The Shenzhen-based automaker has already made significant strides in the global EV market. In 2023, BYD sold a staggering 3,024,417 vehicles, a 61.8% increase compared to the previous year. The company has also surpassed Tesla in sales, making it arguably the most formidable player in the EV industry. BYD’s success can be attributed to its wide range of EV models, from the affordable Dolphin to the luxurious and sporty Yangwang U9. On top of this, the Chinese government has been a big backer of battery manufacturing and research in recent decades while the United States and other western powers slept on it.

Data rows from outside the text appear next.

## src/rtl/serial_slice_tx.sv

```systemverilog
// serial_slice_tx: parallel-in, MSB-first serial transmitter with fixed,
// free-running slot framing matching the serial slice receiver.
// Optional even-parity bit at the end of every slot: define
// SERIAL_SLICE_TX_PARITY_EN (slot becomes WIDTH+1 bits).
module serial_slice_tx #(
  parameter int unsigned WIDTH = 3,
  parameter int unsigned CNT_W = 8
) (
  input  logic             clock,
  input  logic             reset,
  input  logic [WIDTH-1:0] in_data,
  input  logic             in_valid,
  output logic             in_ready,
  output logic             out,
  output logic             out_frame,
  output logic             out_valid,
  output logic [CNT_W-1:0] sent_count
);

`ifdef SERIAL_SLICE_TX_PARITY_EN
  localparam int unsigned SLOT = WIDTH + 1;
`else
  localparam int unsigned SLOT = WIDTH;
`endif
  localparam int unsigned      POS_W = $clog2(SLOT);
  localparam logic [POS_W-1:0] LAST  = POS_W'(SLOT - 1);

  typedef enum logic {
    IDLE_SLOT,
    DATA_SLOT
  } slot_e;

  slot_e            state_q, state_d;
  logic [POS_W-1:0] pos_q, pos_d;
  logic [WIDTH-1:0] shreg_q, shreg_d;
  logic [CNT_W-1:0] cnt_q, cnt_d;
  logic             out_q, out_d;
  logic             frame_q, frame_d;
  logic             wrap;
  logic             accept;
`ifdef SERIAL_SLICE_TX_PARITY_EN
  logic             par_q, par_d;
`endif

  assign wrap       = (pos_q == LAST);
  assign in_ready   = wrap && !reset;
  assign accept     = in_valid && in_ready;

  assign out        = out_q;
  assign out_frame  = frame_q;
  assign out_valid  = (state_q == DATA_SLOT);
  assign sent_count = cnt_q;

  // Next-state: slot position, slot state at wrap, shifter, parity, counter.
  // shreg holds only the bits still to be sent: at load the MSB goes
  // straight to out and the rest is stored pre-shifted, so out is always
  // the registered copy of shreg's MSB with no extra cycle of latency.
  always_comb begin
    pos_d   = wrap ? '0 : pos_q + POS_W'(1);
    state_d = state_q;
    shreg_d = {shreg_q[WIDTH-2:0], 1'b0};
    out_d   = shreg_q[WIDTH-1];
    cnt_d   = cnt_q;
`ifdef SERIAL_SLICE_TX_PARITY_EN
    par_d   = par_q;
`endif
    if (wrap) begin
      if (state_q == DATA_SLOT) begin
        cnt_d = cnt_q + CNT_W'(1);
      end
      if (accept) begin
        state_d = DATA_SLOT;
        shreg_d = {in_data[WIDTH-2:0], 1'b0};
        out_d   = in_data[WIDTH-1];
`ifdef SERIAL_SLICE_TX_PARITY_EN
        par_d   = ^in_data;
`endif
      end else begin
        state_d = IDLE_SLOT;
        shreg_d = '0;
        out_d   = 1'b0;
`ifdef SERIAL_SLICE_TX_PARITY_EN
        par_d   = 1'b0;
`endif
      end
    end
`ifdef SERIAL_SLICE_TX_PARITY_EN
    if (!wrap && (pos_d == POS_W'(WIDTH))) begin
      out_d = par_q;
    end
`endif
    frame_d = (pos_d == '0);
  end

  // State register; synchronous reset restarts framing at the last slot bit.
  always_ff @(posedge clock) begin
    if (reset) begin
      state_q <= IDLE_SLOT;
      pos_q   <= LAST;
      shreg_q <= '0;
      cnt_q   <= '0;
      out_q   <= 1'b0;
      frame_q <= 1'b0;
`ifdef SERIAL_SLICE_TX_PARITY_EN
      par_q   <= 1'b0;
`endif
    end else begin
      state_q <= state_d;
      pos_q   <= pos_d;
      shreg_q <= shreg_d;
      cnt_q   <= cnt_d;
      out_q   <= out_d;
      frame_q <= frame_d;
`ifdef SERIAL_SLICE_TX_PARITY_EN
      par_q   <= par_d;
`endif
    end
  end

endmodule
```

Now, these other players are starting to fight back. For example, the United States has both subsidized vehicles with batteries coming from friendly countries (via restrictions on the EV tax credit) and also imposed tariffs. BYD was going to bypass the tariffs by assembling vehicles in Mexico and then importing them via the updated version of the NAFTA agreement (USMCA). So, the U.S. then added new tariffs to apply to that and keep cheap EVs from undercutting the U.S. auto manufacturing sector.

Despite this setback, Chinese companies still need to find new markets, so they’re going to continue plans for Mexican sales, and now they’re apparently looking into Canada. But, we have to remember that Canada does have strong ties with the United States that will affect the situation.

Things That Will Get In The Way

BYD’s entry into the Canadian market is not without its challenges.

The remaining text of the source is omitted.